How to make boudin noir

Food & drink
How to make French Boudin Noir, or black pudding

You either love blood puddings and sausages, or you hate them.

I’ve yet to find anybody who’s simply ambivalent.

Sitting on the fence just doesn’t seem to apply here.

There are many different versions of blood sausage – the traditional British black pudding contains oats to thicken it, the Spanish Morcella has rice, and this French boudin noir dispenses with all such frivolities and just sticks to the main event.

Blood.

It’s a hardcore blood sausage.  Yes, there’s a bit of apple in there, but chopped up so finely that it gets lost in the mix.

The French don’t want to detract from the blood, you see.

Now, a little more about blood, pig’s blood to be precise.

It’s very, very unlikely that you’ll be able to get hold of any fresh blood, unless you run an abattoir or keep your own pigs.  In some parts (or all parts, I’m not sure…) of the US, the sale of pig’s blood is illegal.  I’m not sure I understand quite why, but it is.  In other places, it’s just very hard to get hold of.

The best course of action is to use dried blood, which is actually a very good product, and used as the base of most commercial black pudding and blood sausage anyway. Dried blood just needs reconstituting with water (six parts water to one part blood, or five to one if you’re feeling particularly ghoulish and want a slightly thicker mix).

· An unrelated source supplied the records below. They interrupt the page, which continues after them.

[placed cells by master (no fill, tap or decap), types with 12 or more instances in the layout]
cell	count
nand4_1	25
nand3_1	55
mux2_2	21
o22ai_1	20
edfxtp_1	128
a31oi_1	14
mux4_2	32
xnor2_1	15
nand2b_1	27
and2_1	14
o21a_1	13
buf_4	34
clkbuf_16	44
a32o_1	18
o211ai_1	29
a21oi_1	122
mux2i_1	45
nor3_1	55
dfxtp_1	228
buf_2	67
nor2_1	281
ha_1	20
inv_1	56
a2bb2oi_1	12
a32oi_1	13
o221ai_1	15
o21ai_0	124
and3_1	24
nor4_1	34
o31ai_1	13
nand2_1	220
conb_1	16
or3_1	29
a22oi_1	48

For a French boudin, use water, but for a British black pudding, beer would be good.

Proper beer, mind.

If the first ingredient sourcing problem you had was blood, the second will be fat.

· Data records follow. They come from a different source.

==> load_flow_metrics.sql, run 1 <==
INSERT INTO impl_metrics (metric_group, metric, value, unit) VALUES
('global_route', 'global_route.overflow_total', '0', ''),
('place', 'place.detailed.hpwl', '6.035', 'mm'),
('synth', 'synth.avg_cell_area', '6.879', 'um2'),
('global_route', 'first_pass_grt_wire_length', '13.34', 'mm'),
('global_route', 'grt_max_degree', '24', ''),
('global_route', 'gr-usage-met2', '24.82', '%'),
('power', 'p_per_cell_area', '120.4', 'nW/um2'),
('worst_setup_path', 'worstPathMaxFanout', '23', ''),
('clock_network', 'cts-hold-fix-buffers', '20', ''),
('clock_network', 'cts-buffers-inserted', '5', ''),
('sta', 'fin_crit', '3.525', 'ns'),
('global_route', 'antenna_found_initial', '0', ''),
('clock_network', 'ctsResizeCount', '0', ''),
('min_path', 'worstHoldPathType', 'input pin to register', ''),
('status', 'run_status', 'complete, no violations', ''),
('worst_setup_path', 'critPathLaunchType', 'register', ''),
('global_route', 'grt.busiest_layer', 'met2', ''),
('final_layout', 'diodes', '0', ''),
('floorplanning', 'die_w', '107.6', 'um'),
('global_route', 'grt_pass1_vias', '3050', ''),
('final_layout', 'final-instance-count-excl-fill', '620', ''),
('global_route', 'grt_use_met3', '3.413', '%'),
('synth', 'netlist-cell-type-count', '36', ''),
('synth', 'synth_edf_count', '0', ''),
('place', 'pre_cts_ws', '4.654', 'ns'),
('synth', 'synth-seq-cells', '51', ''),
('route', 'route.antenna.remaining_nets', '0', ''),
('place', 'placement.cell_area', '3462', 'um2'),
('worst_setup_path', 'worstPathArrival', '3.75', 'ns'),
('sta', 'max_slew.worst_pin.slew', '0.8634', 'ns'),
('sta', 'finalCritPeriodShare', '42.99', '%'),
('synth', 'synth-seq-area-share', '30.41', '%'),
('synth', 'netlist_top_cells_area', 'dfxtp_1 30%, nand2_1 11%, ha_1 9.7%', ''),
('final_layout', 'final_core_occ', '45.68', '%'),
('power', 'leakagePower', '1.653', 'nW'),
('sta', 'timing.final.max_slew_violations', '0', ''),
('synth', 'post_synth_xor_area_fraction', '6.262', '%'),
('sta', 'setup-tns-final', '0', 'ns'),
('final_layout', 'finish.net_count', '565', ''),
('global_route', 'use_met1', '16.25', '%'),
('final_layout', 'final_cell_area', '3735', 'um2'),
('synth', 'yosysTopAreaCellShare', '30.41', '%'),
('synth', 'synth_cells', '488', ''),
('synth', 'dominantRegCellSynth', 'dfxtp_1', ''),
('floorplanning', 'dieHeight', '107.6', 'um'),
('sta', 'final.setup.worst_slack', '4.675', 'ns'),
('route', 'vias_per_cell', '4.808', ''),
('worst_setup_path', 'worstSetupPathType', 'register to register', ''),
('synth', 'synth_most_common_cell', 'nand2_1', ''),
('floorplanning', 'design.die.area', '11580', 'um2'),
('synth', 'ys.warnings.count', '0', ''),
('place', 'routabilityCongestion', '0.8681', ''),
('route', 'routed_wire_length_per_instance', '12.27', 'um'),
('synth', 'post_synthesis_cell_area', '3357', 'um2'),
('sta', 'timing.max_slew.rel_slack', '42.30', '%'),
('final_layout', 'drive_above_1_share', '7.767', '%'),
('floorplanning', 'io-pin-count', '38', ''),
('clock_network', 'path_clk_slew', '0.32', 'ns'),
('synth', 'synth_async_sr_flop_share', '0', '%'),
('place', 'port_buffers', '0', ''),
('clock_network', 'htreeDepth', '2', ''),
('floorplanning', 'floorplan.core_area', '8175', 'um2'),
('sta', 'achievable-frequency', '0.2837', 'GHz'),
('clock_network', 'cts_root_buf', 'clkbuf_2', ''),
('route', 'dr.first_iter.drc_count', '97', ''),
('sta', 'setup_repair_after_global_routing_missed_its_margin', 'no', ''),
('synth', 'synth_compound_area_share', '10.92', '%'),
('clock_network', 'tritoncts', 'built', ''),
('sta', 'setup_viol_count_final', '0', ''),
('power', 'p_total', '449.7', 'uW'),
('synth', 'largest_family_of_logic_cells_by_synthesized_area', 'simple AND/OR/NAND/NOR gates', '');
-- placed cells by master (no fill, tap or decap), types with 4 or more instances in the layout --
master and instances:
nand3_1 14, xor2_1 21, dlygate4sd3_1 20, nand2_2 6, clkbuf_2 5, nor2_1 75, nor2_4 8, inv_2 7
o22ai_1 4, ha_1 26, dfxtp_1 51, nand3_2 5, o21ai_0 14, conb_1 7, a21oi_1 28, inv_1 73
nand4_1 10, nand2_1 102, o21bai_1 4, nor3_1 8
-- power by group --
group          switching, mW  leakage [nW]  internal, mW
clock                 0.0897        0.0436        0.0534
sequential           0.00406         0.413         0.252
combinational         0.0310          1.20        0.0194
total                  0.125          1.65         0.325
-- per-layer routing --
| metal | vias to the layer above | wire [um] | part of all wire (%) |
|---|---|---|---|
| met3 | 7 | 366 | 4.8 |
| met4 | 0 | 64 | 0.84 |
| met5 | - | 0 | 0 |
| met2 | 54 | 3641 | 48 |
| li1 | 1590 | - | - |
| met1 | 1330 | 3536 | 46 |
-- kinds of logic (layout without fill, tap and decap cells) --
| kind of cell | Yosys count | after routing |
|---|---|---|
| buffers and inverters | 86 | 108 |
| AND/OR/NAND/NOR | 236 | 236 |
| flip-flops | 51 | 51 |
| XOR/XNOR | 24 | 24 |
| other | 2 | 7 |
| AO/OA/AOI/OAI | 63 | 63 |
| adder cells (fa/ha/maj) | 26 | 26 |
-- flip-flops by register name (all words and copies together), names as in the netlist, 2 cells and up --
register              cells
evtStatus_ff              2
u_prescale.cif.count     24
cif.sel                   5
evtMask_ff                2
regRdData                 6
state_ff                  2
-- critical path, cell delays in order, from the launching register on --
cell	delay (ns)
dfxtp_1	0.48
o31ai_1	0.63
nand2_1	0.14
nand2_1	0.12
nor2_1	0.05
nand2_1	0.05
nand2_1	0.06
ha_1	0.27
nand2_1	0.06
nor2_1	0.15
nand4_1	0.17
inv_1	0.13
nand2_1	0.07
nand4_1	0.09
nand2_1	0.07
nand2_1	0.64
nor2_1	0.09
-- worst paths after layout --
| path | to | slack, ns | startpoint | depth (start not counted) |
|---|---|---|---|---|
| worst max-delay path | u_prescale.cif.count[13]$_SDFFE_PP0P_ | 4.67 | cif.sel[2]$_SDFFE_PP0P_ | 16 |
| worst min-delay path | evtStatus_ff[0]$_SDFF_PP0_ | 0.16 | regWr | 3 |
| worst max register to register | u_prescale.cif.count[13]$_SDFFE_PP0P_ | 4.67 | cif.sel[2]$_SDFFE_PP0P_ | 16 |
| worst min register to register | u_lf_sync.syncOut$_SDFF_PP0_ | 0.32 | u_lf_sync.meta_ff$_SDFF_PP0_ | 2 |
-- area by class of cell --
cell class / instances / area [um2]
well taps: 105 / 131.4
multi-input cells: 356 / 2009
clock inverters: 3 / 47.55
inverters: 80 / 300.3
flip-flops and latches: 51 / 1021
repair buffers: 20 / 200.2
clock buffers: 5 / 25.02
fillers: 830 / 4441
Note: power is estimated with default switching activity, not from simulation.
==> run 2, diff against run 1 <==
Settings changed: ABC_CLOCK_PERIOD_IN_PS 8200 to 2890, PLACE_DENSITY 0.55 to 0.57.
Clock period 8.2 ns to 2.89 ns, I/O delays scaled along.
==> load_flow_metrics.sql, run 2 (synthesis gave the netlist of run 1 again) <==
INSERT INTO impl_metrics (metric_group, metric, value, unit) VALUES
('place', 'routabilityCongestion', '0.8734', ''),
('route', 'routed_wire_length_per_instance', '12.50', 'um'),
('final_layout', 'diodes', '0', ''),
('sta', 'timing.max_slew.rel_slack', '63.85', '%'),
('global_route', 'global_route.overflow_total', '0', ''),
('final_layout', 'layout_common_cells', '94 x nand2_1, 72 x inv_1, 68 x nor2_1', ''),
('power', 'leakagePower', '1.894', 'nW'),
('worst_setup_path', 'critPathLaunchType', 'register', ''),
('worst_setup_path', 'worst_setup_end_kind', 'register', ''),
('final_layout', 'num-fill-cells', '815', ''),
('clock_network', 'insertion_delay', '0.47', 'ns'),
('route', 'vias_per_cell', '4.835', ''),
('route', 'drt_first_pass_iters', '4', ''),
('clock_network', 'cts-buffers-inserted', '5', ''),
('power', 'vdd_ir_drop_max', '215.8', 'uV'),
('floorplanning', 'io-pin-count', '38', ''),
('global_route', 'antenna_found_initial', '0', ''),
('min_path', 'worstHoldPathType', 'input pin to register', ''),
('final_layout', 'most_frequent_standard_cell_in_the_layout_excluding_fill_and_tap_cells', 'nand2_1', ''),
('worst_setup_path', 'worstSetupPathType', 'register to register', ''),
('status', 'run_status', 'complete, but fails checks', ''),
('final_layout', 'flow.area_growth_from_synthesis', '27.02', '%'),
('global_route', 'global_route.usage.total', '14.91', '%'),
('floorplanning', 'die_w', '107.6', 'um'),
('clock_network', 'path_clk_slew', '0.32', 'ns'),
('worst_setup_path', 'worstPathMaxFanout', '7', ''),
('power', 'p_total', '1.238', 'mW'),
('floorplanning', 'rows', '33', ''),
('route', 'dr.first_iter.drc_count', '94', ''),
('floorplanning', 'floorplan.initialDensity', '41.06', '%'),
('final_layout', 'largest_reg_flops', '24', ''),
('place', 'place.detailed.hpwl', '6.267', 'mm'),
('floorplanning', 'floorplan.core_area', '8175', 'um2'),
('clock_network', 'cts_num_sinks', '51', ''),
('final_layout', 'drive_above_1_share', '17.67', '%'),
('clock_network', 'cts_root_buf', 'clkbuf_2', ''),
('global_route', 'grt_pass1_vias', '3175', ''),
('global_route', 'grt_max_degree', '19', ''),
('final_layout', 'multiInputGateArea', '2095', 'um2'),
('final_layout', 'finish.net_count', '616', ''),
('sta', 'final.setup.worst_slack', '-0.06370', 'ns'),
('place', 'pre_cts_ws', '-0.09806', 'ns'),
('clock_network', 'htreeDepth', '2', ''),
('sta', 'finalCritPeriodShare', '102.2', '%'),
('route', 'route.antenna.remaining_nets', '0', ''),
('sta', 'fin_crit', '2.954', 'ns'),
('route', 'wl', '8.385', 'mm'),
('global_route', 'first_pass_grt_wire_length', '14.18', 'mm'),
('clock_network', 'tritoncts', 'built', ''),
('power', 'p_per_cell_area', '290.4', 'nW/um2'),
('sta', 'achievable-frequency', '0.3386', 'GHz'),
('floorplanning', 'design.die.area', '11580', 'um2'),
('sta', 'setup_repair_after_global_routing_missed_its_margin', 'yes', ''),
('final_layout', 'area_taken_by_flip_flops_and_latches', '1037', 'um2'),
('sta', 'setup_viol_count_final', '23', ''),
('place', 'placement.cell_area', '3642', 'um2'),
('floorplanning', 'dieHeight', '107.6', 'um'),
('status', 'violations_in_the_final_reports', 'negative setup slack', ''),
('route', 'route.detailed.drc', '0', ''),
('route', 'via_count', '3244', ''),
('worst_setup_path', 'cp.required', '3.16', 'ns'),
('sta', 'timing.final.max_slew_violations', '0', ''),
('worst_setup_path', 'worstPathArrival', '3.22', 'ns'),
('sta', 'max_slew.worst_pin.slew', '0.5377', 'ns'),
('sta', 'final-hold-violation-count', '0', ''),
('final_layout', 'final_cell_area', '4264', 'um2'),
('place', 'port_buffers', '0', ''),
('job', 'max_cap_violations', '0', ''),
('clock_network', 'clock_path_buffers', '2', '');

Most butchers will be a little reluctant to sell pork back fat on its own.  It’s simple, really…the back fat wraps around many of the pig’s prime cuts and does a very fine job of protecting and basting the meat as it roasts.

And then there’s the small matter of crackling…

You might get lucky, and find a butcher with a bit to spare, but you’ll have to ask around.  I had to ring half a dozen butchers before finding one that would give me any back fat at all, and even then, I had to drive for twenty minutes to pick it up.

Don’t feel sorry for me, though, that bloke’s pork pies were amazing.

OK, so you’ve got back fat.

You need hog casings now.

Hog casings are a kind of thick sausage skin made from cow intestines.  You’ll be able to find them online.

The hog casings, about three metres of them, need soaking in water and rinsing thoroughly to remove the salt they’re preserved in.  The rinsing is easier if the casings are cut into sixty centimetre lengths first.

So, everything’s set.  The rest of the things you need are fairly common or garden…

Boudin Noir, or French black pussing

Chop 900g of onions finely and sauté in a generous chunk of butter in a big frying pan until they start to go translucent.

Cut 900g of pork back fat into small dice – the smaller the better, and certainly no bigger than 5mm square.  This is laborious and, frankly, boring.

Add the fat to the pan and continue to cook until the fat starts to run slightly.

In another pan, cook three Granny Smith apples, peeled, cored and chopped into dice about the same size as the fat in more butter until they start to soften, then add a good splash of Calvados or Cognac.

You could let the alcohol evaporate in the pan, but why do that when you can set fire to it and amaze the kids with a small explosion?

Mix the apples and onions together and chill in the fridge.

In a big bowl, combine 250ml of double cream with two eggs and slowly whisk in a litre of reconstituted pig’s blood.

Time to get some flavour into the mixture…

Stir 30g of salt, 6g of white pepper, 6g of chopped chervil and 6g of chopped chives into the blood.  Also add 4g of pâté spice (this is a spice mix made up of a teaspoon each of ground cloves, nutmeg, ginger and coriander, two of cinnamon and a tablespoon of white pepper).

Mix the chilled apple, onion and fat mixture into the blood and then fry a small amount of the mix and taste it to check seasoning.  It will probably need more salt.

Now to fill the hog casings.

This is tricky, and it’s best done over a large roasting tin to catch any slips.

Take one of the 60cm lengths of hog casing and tie a knot at one end.  Pull the other end over the neck of a wide-ish funnel…you may need to adjust a cheap funnel with a saw until the opening is about two or three centimetres wide, and ladle the blood in, tying the end off with string.

Draw both ends of the sausage together and tie them, so that you’ve got a horseshoe type shape.

Poach the sausages in barely bubbling water for half an hour to forty minutes until they’re cooked through and firm.  Prick each sausage with a pin after ten minutes or so to stop them splitting and do not, under any circumstances, let the water get too hot.

The boudin are ready when they ooze dirty brown juices, not blood, when stabbed with a pin.

Cool the boudin on a wire rack, then store in the fridge.

Boudin noir doesn’t keep well, so eat it quickly…just warm through in the oven for ten minutes to heat, or slice and fry as you would a normal black pudding.

These boudin noir are looser and softer than a British black pudding – they’re authentically French and worth a try…if you’re brave enough.

This recipe is from the brilliant Charcuterie: The Craft of Salting, Smoking and Curing by Michael Ruhlman.